当前位置：网站首页>[six articles talk about scalablegnn] around www 2022 best paper PASCA

[six articles talk about scalablegnn] around www 2022 best paper PASCA

2022-07-25 13:09:00 【chad_ lee】

Scalable GNN

《Simplifying Graph Convolutional Networks》 ICML 2019

《SIGN: Scalable Inception Graph Neural Networks》 ICML 2020 workshop

《Simple Spectral Graph Convolution》ICLR 2020

《Scalable and Adaptive Graph Neural Networks with Self-Label-Enhanced training》 arxiv’21 OGB Once the first place

《Graph Attention Multi-Layer Perceptron》 arxiv‘21 The same author

《PaSca: a Graph Neural Architecture Search System under the Scalable Paradigm》 WWW 2022 best paper

existing GNN The defects of

High Memory Cost

GNN Feature propagation operations in （ Neighbor aggregation mechanism 、 Message passing mechanism ） Involving the multiplication of a large sparse matrix and characteristic matrix , It takes more time ; If used during training GPU Speed up , Then we must put the matrix in GPU On the memory of , But this demand cannot be satisfied for the big picture . such as OGB The largest in the node classification dataset ogb The sparse adjacency matrix size of the dataset exceeds 50GB, At present, only 80GB Video memory version Tesla A100 To save , But you can use 250GB Memory operation , The latter is easier to get . So only distributed training GNN, But this will bring a lot

High Communication Cost

GNN Every feature propagation needs to aggregate neighbor features , about K Layer of GNN Come on , Each node needs to aggregate K Characteristics of neighbor nodes within hops , The number of nodes involved increases exponentially as the number of layers increases , This will bring a lot of communication overhead in distributed scenarios . For dense connected graphs , Each node almost needs to aggregate the node information of the whole graph every time it is trained . Some sampling algorithms （GraphSAGE） Can alleviate this problem , But because of the recursive neighbor aggregation mechanism in the training process , These algorithms still cause high communication costs .

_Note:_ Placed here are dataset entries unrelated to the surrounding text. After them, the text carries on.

===== config.mk =====
export PLATFORM = sky130hd
export DESIGN_NAME = button_tx_trigger
export DESIGN_NICKNAME = d
export VERILOG_FILES = /design/src/rtl/uart_pkg.sv /design/src/rtl/button_debounce.sv /design/src/rtl/button_tx_trigger.sv
export SDC_FILE = /design/constraint.sdc
export NUM_CORES = 1
export LEC_CHECK = 0
export ABC_CLOCK_PERIOD_IN_PS = 2300
export CAP_MARGIN = 20
export CORE_MARGIN = 5
export CORE_UTILIZATION = 58
export CTS_CLUSTER_DIAMETER = 40
export DETAILED_ROUTE_END_ITERATION = 8
export GPL_TIMING_DRIVEN = 0
export PLACE_DENSITY = 0.78
export RECOVER_POWER = 50
export SETUP_SLACK_MARGIN = 0.02
export SLEW_MARGIN = 15
export SYNTH_ARGS = -nofsm -noshare
export SYNTH_HDL_FRONTEND = slang
export SYNTH_SLANG_ARGS = --single-unit
export TNS_END_PERCENT = 10

===== constraint.sdc =====
create_clock -name Clk -period 2.3 [get_ports Clk]
set_input_delay 0.575 -clock Clk [delete_from_list [all_inputs] [get_ports Clk]]
set_output_delay 0.575 -clock Clk [all_outputs]
set_load 0.005 [all_outputs]

===== src/rtl/uart_pkg.sv =====
// Shared definitions for the push-button driven UART transmit path.
// Purpose: trigger FSM state encoding, ASCII sequence limits, sequence-step helper.
// Latency: n/a (types and constants only). Backpressure: n/a.
package uart_pkg;

  localparam logic [1:0] IDLE      = 2'd0;
  localparam logic [1:0] SEND      = 2'd1;
  localparam logic [1:0] WAIT_DONE = 2'd2;

  typedef enum logic [1:0] {
    ST_IDLE      = IDLE,
    ST_SEND      = SEND,
    ST_WAIT_DONE = WAIT_DONE
  } state_t;

  localparam logic [7:0] ASCII_0 = 8'h30;
  localparam logic [7:0] ASCII_9 = 8'h39;

  // Next byte of the wrapping sequence.
  function automatic logic [7:0] next_seq(input logic [7:0] cur,
                                          input logic [7:0] first,
                                          input logic [7:0] last);
    return (cur == last) ? first : cur + 8'd1;
  endfunction

endpackage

Insert picture description here

It can be seen that the performance bottleneck is the communication overhead , Add GPU Can't effectively speed up training .

Inconsistent Receptive Field expansion speed

Insert picture description here

The receptive field expansion speed of different nodes is different , Therefore, the optimal receptive field of different nodes is also different . chart a Is random 20 Test results of nodes , use SGC（ Only the first K Layer of feature） Experiments done , Record continuous operation 100 Proportion of predicted correct times in total times . It can be seen that the prediction accuracy of different nodes varies with the increase of feature propagation steps , Such as node 10, The number of propagation steps is 1 The maximum prediction accuracy is reached , Subsequently, the prediction accuracy decreased continuously ; And there are some nodes , Such as node 4, The prediction accuracy increases with the increase of feature propagation steps . Even if the trend is the same , The optimal convolution layers of different nodes are also different . Therefore, when the node characteristics of different propagation steps are weighted and summed , Different weights should be given .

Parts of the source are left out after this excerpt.